WORK TO BE COMPLETED: Write out again only the lines that run from the start of the entries to the line containing "mux2i_1 | 12 | 120 |", both included.

EXTRACTED ENTRIES:
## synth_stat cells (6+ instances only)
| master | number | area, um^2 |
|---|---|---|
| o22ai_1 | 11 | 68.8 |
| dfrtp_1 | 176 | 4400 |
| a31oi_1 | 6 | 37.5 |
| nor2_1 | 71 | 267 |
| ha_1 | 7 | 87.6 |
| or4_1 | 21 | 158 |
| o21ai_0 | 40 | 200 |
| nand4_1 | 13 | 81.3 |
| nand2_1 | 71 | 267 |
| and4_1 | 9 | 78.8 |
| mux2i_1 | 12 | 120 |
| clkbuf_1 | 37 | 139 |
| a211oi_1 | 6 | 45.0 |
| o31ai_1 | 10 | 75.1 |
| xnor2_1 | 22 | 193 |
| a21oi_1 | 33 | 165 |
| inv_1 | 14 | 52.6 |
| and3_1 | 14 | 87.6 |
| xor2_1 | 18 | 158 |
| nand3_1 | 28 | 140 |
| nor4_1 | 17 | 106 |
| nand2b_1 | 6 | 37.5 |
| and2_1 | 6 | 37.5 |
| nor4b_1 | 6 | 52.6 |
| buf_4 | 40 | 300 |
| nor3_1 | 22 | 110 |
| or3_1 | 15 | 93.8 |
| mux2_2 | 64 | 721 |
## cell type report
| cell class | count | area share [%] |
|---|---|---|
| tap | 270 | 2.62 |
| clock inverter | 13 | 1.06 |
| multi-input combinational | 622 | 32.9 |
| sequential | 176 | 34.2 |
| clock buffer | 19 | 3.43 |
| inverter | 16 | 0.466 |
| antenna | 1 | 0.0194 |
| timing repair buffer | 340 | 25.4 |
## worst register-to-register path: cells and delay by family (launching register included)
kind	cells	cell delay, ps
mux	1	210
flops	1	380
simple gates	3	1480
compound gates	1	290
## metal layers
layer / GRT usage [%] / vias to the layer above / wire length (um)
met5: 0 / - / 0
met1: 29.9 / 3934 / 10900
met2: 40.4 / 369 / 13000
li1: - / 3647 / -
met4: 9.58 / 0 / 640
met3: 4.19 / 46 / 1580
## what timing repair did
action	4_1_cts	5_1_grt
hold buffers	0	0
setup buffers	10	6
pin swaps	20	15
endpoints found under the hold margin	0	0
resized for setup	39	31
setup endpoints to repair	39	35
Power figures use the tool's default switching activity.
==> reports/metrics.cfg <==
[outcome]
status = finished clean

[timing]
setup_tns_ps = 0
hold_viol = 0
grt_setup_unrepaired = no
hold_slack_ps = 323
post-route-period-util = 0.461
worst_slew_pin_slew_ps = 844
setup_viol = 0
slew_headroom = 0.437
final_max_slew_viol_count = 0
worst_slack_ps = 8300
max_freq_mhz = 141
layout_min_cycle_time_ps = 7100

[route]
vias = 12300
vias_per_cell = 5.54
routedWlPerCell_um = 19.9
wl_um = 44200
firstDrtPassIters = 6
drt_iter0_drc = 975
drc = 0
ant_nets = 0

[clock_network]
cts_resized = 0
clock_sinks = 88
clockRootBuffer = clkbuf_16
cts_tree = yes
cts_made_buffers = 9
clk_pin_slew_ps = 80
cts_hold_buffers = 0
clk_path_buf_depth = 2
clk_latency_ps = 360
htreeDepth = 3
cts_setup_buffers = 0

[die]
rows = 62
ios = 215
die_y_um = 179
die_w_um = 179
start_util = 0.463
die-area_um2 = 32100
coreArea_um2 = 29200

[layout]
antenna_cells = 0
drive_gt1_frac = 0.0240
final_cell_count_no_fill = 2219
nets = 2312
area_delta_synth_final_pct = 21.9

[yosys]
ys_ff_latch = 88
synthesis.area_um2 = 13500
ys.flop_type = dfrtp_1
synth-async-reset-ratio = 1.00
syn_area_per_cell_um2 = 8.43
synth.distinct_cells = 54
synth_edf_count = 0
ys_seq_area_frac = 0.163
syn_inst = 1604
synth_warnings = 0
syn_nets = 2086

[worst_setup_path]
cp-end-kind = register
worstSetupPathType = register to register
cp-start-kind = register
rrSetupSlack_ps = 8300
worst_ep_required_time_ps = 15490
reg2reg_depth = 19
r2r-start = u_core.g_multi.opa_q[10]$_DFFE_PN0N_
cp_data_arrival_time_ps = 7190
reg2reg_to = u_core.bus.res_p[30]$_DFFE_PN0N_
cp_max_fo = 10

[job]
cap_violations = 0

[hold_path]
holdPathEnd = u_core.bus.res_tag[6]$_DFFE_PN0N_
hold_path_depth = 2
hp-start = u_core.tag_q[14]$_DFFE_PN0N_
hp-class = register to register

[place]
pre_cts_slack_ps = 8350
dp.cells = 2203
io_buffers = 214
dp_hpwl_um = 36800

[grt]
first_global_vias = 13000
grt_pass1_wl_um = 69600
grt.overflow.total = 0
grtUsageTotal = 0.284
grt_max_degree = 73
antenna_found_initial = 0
[config.mk]
export PLATFORM = sky130hd
export DESIGN_NAME = mem_port_arbiter
export DESIGN_NICKNAME = d
export VERILOG_FILES = /design/src/rtl/mem_port_arbiter.sv
export SDC_FILE = /design/constraint.sdc
export NUM_CORES = 1
export LEC_CHECK = 0
export BUFFER_PORTS_ARGS = -buffer_cell sky130_fd_sc_hd__buf_2
export CAP_MARGIN = 20
export CORE_AREA = 2 2 118 120
export DETAILED_ROUTE_END_ITERATION = 12
export DIE_AREA = 0 0 120 122
export PLACE_DENSITY = 0.76
export SYNTH_ARGS = -nofsm -noshare
export SYNTH_HDL_FRONTEND = slang
export SYNTH_SLANG_ARGS = --single-unit
[constraint.sdc]
create_clock -name clk -period 5.1 [get_ports clk]
set_clock_uncertainty 0.15 [all_clocks]
set_input_delay 0.255 -clock clk [delete_from_list [all_inputs] [get_ports clk]]
set_output_delay 0.255 -clock clk [all_outputs]
set_load 0.02 [all_outputs]
`config.mk`:
```
export PLATFORM = sky130hd
export DESIGN_NAME = roc_data_tx
export DESIGN_NICKNAME = d
export VERILOG_FILES = /design/src/rtl/roc_pkg.sv /design/src/rtl/hit_fifo.sv /design/src/rtl/roc_data_tx.sv
export SDC_FILE = /design/constraint.sdc
export NUM_CORES = 1
export LEC_CHECK = 0
export BUFFER_PORTS_ARGS = -buffer_cell sky130_fd_sc_hd__buf_2
export CAP_MARGIN = 20
export CORE_ASPECT_RATIO = 0.8
export CORE_UTILIZATION = 35
export DETAILED_ROUTE_END_ITERATION = 8
export MAX_ROUTING_LAYER = met4
export PLACE_DENSITY_LB_ADDON = 0.25
export SYNTH_ARGS = -nofsm -noshare
export SYNTH_HDL_FRONTEND = slang
export SYNTH_HIERARCHICAL = 1
export SYNTH_SLANG_ARGS = --single-unit
```
`constraint.sdc`:
```
create_clock -name clk -period 3.2 [get_ports clk]
set_input_delay 0.48 -clock clk [delete_from_list [all_inputs] [get_ports clk]]
set_output_delay 0.48 -clock clk [all_outputs]
set_load 0.01 [all_outputs]
```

ANSWER SPACE:
## synth_stat cells (6+ instances only)
| master | number | area, um^2 |
|---|---|---|
| o22ai_1 | 11 | 68.8 |
| dfrtp_1 | 176 | 4400 |
| a31oi_1 | 6 | 37.5 |
| nor2_1 | 71 | 267 |
| ha_1 | 7 | 87.6 |
| or4_1 | 21 | 158 |
| o21ai_0 | 40 | 200 |
| nand4_1 | 13 | 81.3 |
| nand2_1 | 71 | 267 |
| and4_1 | 9 | 78.8 |
| mux2i_1 | 12 | 120 |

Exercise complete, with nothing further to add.